[EXERCISE OBJECTIVE] Give back the data below exactly as it was given.

[DATA UNDER STUDY]

This design comes from an exercise in tuning for a short achievable clock period and few clock cycles on the open sky130 flow, not from production work.
Function was checked by simulation only, so behaviour that the tests miss may differ from the original.
Power and IR drop assume default switching activity.

Setup of run B:
## RISCV_TOP
module RISCV_TOP(RST ,CLK, imem_addr, imem_rdata, dmem_addr, dmem_wdata, dmem_we, dmem_rdata);
input RST ,CLK;
output [31:0] imem_addr;
input  [31:0] imem_rdata;
output [31:0] dmem_addr;
output [31:0] dmem_wdata;
output        dmem_we;
input  [31:0] dmem_rdata;
integer i;
reg  [31:0] pc_f;             
reg  [31:0] ir_x, pc_x;       
reg         v_x;              
reg         hz_x;             
reg  [31:0] a_x, b_x;         
reg         f1_x, f2_x;       
reg  [31:1] wd_x, ldd_x;      
reg         jal_x, jalr_x, st_x, ld_x;
reg  [31:0] timm_x;           
reg         b_eq, b_ne, b_lt, b_ge, b_ltu, b_geu;    
reg         r_add, r_addi, r_sub, r_sll, r_slt, r_slti, r_sltu, r_sltiu;
reg         r_xor, r_sr, r_or, r_and, r_lui, r_auipc, r_link;
reg         sh_i, lg_i;       
reg  [31:0] ma_m, wd_m;       
reg         we_m;             
reg  [31:1] ld_m;             
reg  [31:1] wr_w;             
reg  [31:0] res_w;            
reg  [31:0] res_rf;           
reg  [31:0] rf [1:31];        
assign imem_addr  = pc_f;
assign dmem_addr  = ma_m;
assign dmem_wdata = wd_m;
assign dmem_we    = we_m;
reg [31:0] rf_nx [1:31];
always @(*) begin
	for (i = 1; i < 32; i = i + 1) begin
		if (wr_w[i])
			rf_nx[i] = res_rf;
		else if (ld_m[i])
			rf_nx[i] = dmem_rdata;
		else
			rf_nx[i] = rf[i];
	end
end
genvar gi;
generate
	for (gi = 1; gi < 32; gi = gi + 1) begin : g_rf
		always @(posedge CLK) begin
			rf[gi] <= rf_nx[gi];
		end
	end
endgenerate
wire [31:0] fi   = imem_rdata;
wire [6:0]  f_op = fi[6:0];
wire [2:0]  f_f3 = fi[14:12];
wire f_lui   = (f_op == 7'b0110111);
wire f_auipc = (f_op == 7'b0010111);
wire f_jal   = (f_op == 7'b1101111);
wire f_jalr  = (f_op == 7'b1100111);
wire f_br    = (f_op == 7'b1100011);
wire f_ld    = (f_op == 7'b0000011);
wire f_st    = (f_op == 7'b0100011);
wire f_opi   = (f_op == 7'b0010011);
wire f_opr   = (f_op == 7'b0110011);
wire f_alu   = f_opi | f_opr;
wire f_use1  = f_jalr | f_br | f_ld | f_st | f_alu;
wire f_use2  = f_opr | f_br | f_st;
  ...
For scale: roughly 1500 flip-flops, roughly 160 I/O pins, about 0.087 sq mm of cells after synthesis.
export LEC_CHECK = 0
export CAP_MARGIN = 40
export CELL_PAD_IN_SITES_DETAIL_PLACEMENT = 1
export CELL_PAD_IN_SITES_GLOBAL_PLACEMENT = 1
export CORE_MARGIN = 2
export CORE_UTILIZATION = 40
export GPL_ROUTABILITY_DRIVEN = 1
export PLACE_DENSITY = 0.5
export SLEW_MARGIN = 40
create_clock -name core_clock -period 15.0 [get_ports {CLK}]
standard.sh (not shown) runs the stock make flow with config.mk's settings and CLKGATE_MAP_FILE= SYNTH_SCRIPT=/design/flow/synth_recipe.tcl, a recipe that flattens the netlist after the stock synthesis.
==> flow/flow/run.sh <==
#!/bin/bash
# Standard ORFS layout with two changes to how it is made:
#  - the timing repair steps (floorplan, CTS and global route) aim for a setup
#    slack well above zero, so the design is optimised for a shorter clock
#    period than the constraint's;
#  - the port buffers are buf_4 cells instead of the delay buffer that
#    buffer_ports picks by default (every port still gets its buffer).
# The SDC and every other setting are the standard flow's own. Each step logs to its own
# file here; ORFS's own logs are under orfs/logs.
set -euo pipefail
export SETUP_SLACK_MARGIN=${SETUP_SLACK_MARGIN:-10.9}
export BUFFER_PORTS_ARGS="-buffer_cell sky130_fd_sc_hd__buf_4"
bash standard.sh synth      > synth.log 2>&1
bash standard.sh floorplan  > floorplan.log 2>&1
bash standard.sh place      > place.log 2>&1
bash standard.sh cts        > cts.log 2>&1
bash standard.sh route      > route.log 2>&1
bash standard.sh finish     > finish.log 2>&1
test -f out/final.def
Testbench counts of run B, summed over its fixed seeds: cycles 54,783.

[ANSWER BOX]
This design comes from an exercise in tuning for a short achievable clock period and few clock cycles on the open sky130 flow, not from production work.
Function was checked by simulation only, so behaviour that the tests miss may differ from the original.
Power and IR drop assume default switching activity.

Setup of run B:
## RISCV_TOP
module RISCV_TOP(RST ,CLK, imem_addr, imem_rdata, dmem_addr, dmem_wdata, dmem_we, dmem_rdata);
input RST ,CLK;
output [31:0] imem_addr;
input  [31:0] imem_rdata;
output [31:0] dmem_addr;
output [31:0] dmem_wdata;
output        dmem_we;
input  [31:0] dmem_rdata;
integer i;
reg  [31:0] pc_f;             
reg  [31:0] ir_x, pc_x;       
reg         v_x;              
reg         hz_x;             
reg  [31:0] a_x, b_x;         
reg         f1_x, f2_x;       
reg  [31:1] wd_x, ldd_x;      
reg         jal_x, jalr_x, st_x, ld_x;
reg  [31:0] timm_x;           
reg         b_eq, b_ne, b_lt, b_ge, b_ltu, b_geu;    
reg         r_add, r_addi, r_sub, r_sll, r_slt, r_slti, r_sltu, r_sltiu;
reg         r_xor, r_sr, r_or, r_and, r_lui, r_auipc, r_link;
reg         sh_i, lg_i;       
reg  [31:0] ma_m, wd_m;       
reg         we_m;             
reg  [31:1] ld_m;             
reg  [31:1] wr_w;             
reg  [31:0] res_w;            
reg  [31:0] res_rf;           
reg  [31:0] rf [1:31];        
assign imem_addr  = pc_f;
assign dmem_addr  = ma_m;
assign dmem_wdata = wd_m;
assign dmem_we    = we_m;
reg [31:0] rf_nx [1:31];
always @(*) begin
	for (i = 1; i < 32; i = i + 1) begin
		if (wr_w[i])
			rf_nx[i] = res_rf;
		else if (ld_m[i])
			rf_nx[i] = dmem_rdata;
		else
			rf_nx[i] = rf[i];
	end
end
genvar gi;
generate
	for (gi = 1; gi < 32; gi = gi + 1) begin : g_rf
		always @(posedge CLK) begin
			rf[gi] <= rf_nx[gi];
		end
	end
endgenerate
wire [31:0] fi   = imem_rdata;
wire [6:0]  f_op = fi[6:0];
wire [2:0]  f_f3 = fi[14:12];
wire f_lui   = (f_op == 7'b0110111);
wire f_auipc = (f_op == 7'b0010111);
wire f_jal   = (f_op == 7'b1101111);
wire f_jalr  = (f_op == 7'b1100111);
wire f_br    = (f_op == 7'b1100011);
wire f_ld    = (f_op == 7'b0000011);
wire f_st    = (f_op == 7'b0100011);
wire f_opi   = (f_op == 7'b0010011);
wire f_opr   = (f_op == 7'b0110011);
wire f_alu   = f_opi | f_opr;
wire f_use1  = f_jalr | f_br | f_ld | f_st | f_alu;
wire f_use2  = f_opr | f_br | f_st;
  ...
For scale: roughly 1500 flip-flops, roughly 160 I/O pins, about 0.087 sq mm of cells after synthesis.
export LEC_CHECK = 0
export CAP_MARGIN = 40
export CELL_PAD_IN_SITES_DETAIL_PLACEMENT = 1
export CELL_PAD_IN_SITES_GLOBAL_PLACEMENT = 1
export CORE_MARGIN = 2
export CORE_UTILIZATION = 40
export GPL_ROUTABILITY_DRIVEN = 1
export PLACE_DENSITY = 0.5
export SLEW_MARGIN = 40
create_clock -name core_clock -period 15.0 [get_ports {CLK}]
standard.sh (not shown) runs the stock make flow with config.mk's settings and CLKGATE_MAP_FILE= SYNTH_SCRIPT=/design/flow/synth_recipe.tcl, a recipe that flattens the netlist after the stock synthesis.
==> flow/flow/run.sh <==
#!/bin/bash
# Standard ORFS layout with two changes to how it is made:
#  - the timing repair steps (floorplan, CTS and global route) aim for a setup
#    slack well above zero, so the design is optimised for a shorter clock
#    period than the constraint's;
#  - the port buffers are buf_4 cells instead of the delay buffer that
#    buffer_ports picks by default (every port still gets its buffer).
# The SDC and every other setting are the standard flow's own. Each step logs to its own
# file here; ORFS's own logs are under orfs/logs.
set -euo pipefail
export SETUP_SLACK_MARGIN=${SETUP_SLACK_MARGIN:-10.9}
export BUFFER_PORTS_ARGS="-buffer_cell sky130_fd_sc_hd__buf_4"
bash standard.sh synth      > synth.log 2>&1
bash standard.sh floorplan  > floorplan.log 2>&1
bash standard.sh place      > place.log 2>&1
bash standard.sh cts        > cts.log 2>&1
bash standard.sh route      > route.log 2>&1
bash standard.sh finish     > finish.log 2>&1
test -f out/final.def
Testbench counts of run B, summed over its fixed seeds: cycles 54,783.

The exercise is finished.